[](https://github.com/nf-core/genomeassembler/actions/workflows/ci.yml)
[](https://github.com/nf-core/genomeassembler/actions/workflows/linting.yml)[](https://nf-co.re/genomeassembler/results)[](https://doi.org/10.5281/zenodo.14986998)
[](https://www.nf-test.com)
[](https://www.nextflow.io/)
[](https://docs.conda.io/en/latest/)
[](https://www.docker.com/)
[](https://sylabs.io/docs/)
[](https://cloud.seqera.io/launch?pipeline=https://github.com/nf-core/genomeassembler)
[](https://nfcore.slack.com/channels/genomeassembler)[](https://twitter.com/nf_core)[](https://mstdn.science/@nf_core)[](https://www.youtube.com/c/nf-core)
## Introduction
**nf-core/genomeassembler** is a bioinformatics pipeline that carries out genome assembly, polishing and scaffolding from long reads (ONT or pacbio). Assembly can be done via `flye` or `hifiasm`, polishing can be carried out with `medaka` (ONT), or `pilon` (requires short-reads), and scaffolding can be done using `LINKS`, `Longstitch`, or `RagTag` (if a reference is available). Quality control includes `BUSCO`, `QUAST` and `merqury` (requires short-reads).
Currently, this pipeline does not implement phasing of polyploid genomes or HiC scaffolding.
## Usage
> [!NOTE]
> If you are new to Nextflow and nf-core, please refer to [this page](https://nf-co.re/docs/usage/installation) on how to set-up Nextflow. Make sure to [test your setup](https://nf-co.re/docs/usage/introduction#how-to-run-a-pipeline) with `-profile test` before running the workflow on actual data.
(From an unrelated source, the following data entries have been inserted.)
File: config.mk
export PLATFORM = sky130hd
export DESIGN_NAME = rtw_slave_port
export DESIGN_NICKNAME = d
export VERILOG_FILES = /design/src/rtw_pkg.sv /design/src/rtw_slave_port.sv
export SDC_FILE = /design/constraint.sdc
export NUM_CORES = 1
export LEC_CHECK = 0
export BUFFER_PORTS_ARGS = -buffer_cell sky130_fd_sc_hd__buf_2
export CORE_MARGIN = 4
export CORE_UTILIZATION = 45
export DETAILED_ROUTE_END_ITERATION = 10
export GPL_ROUTABILITY_DRIVEN = 0
export GPL_TIMING_DRIVEN = 1
export PLACE_DENSITY = 0.61
export SYNTH_ARGS = -nofsm -noshare
export SYNTH_HDL_FRONTEND = slang
export SYNTH_SLANG_ARGS = --single-unit
File: constraint.sdc
create_clock -name I_MCLK -period 3 [get_ports I_MCLK]
set_input_delay 0.9 -clock I_MCLK [delete_from_list [all_inputs] [get_ports I_MCLK]]
set_output_delay 0.9 -clock I_MCLK [all_outputs]
set_load 0.005 [all_outputs]
`config.mk`:
```
export PLATFORM = sky130hd
export DESIGN_NAME = ilc_top
export DESIGN_NICKNAME = d
export VERILOG_FILES = /design/src/verilog/ilc_pkg.sv /design/src/verilog/ilc_top.sv /design/src/verilog/ilc_sync.sv /design/src/verilog/ilc_detect.sv
export VERILOG_INCLUDE_DIRS = /design/src /design/src/verilog
export SDC_FILE = /design/constraint.sdc
export NUM_CORES = 1
export LEC_CHECK = 0
export BUFFER_PORTS_ARGS = -buffer_cell sky130_fd_sc_hd__buf_4
export CORE_ASPECT_RATIO = 1.75
export CORE_MARGIN = 4
export CORE_UTILIZATION = 50
export CTS_BUF_LIST = sky130_fd_sc_hd__clkbuf_2
export CTS_CLUSTER_DIAMETER = 150
export CTS_CLUSTER_SIZE = 20
export DETAILED_ROUTE_END_ITERATION = 7
export PLACE_DENSITY = 0.78
export SETUP_SLACK_MARGIN = 0.15
export SLEW_MARGIN = 20
export SYNTH_ARGS = -nofsm -noshare
export SYNTH_HDL_FRONTEND = slang
export SYNTH_SLANG_ARGS = --single-unit
export TNS_END_PERCENT = 1
```
`constraint.sdc`:
```
create_clock -name CLK_SYS -period 6.1 [get_ports CLK_SYS]
set_input_delay 1.83 -clock CLK_SYS [delete_from_list [all_inputs] [get_ports CLK_SYS]]
set_output_delay 1.83 -clock CLK_SYS [all_outputs]
set_load 0.01 [all_outputs]
```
First, prepare a samplesheet with your input data that looks as follows:
`samplesheet.csv`:
```csv
sample,ontreads,hifireads,ref_fasta,ref_gff,shortread_F,shortread_R,paired
sampleName,ontreads.fa.gz,hifireads.fa.gz,assembly.fasta.gz,reference.fasta,reference.gff,short_F1.fastq,short_F2.fastq,true
```
Each row represents one genome to be assembled. `sample` should contain the name of the sample, `ontreads` should contain a path to ONT reads (fastq.gz), `hifireads` a path to HiFi reads (fastq.gz), `ref_fasta` and `ref_gff` contain reference genome fasta and annotations. `shortread_F` and `shortread_R` contain paths to short-read data, `paired` indicates if short-reads are paired. Columns can be omitted if they contain no data, with the exception of `shortread_R`, which needs to be present if `shortread_F` is there, even if it is empty.
Now, you can run the pipeline using:
```bash
nextflow run nf-core/genomeassembler \
-profile \
--input samplesheet.csv \
--outdir
```
> [!WARNING]
> Please provide pipeline parameters via the CLI or Nextflow `-params-file` option. Custom config files including those provided by the `-c` Nextflow option can be used to provide any configuration _**except for parameters**_; see [docs](https://nf-co.re/docs/usage/getting_started/configuration#custom-configuration-files).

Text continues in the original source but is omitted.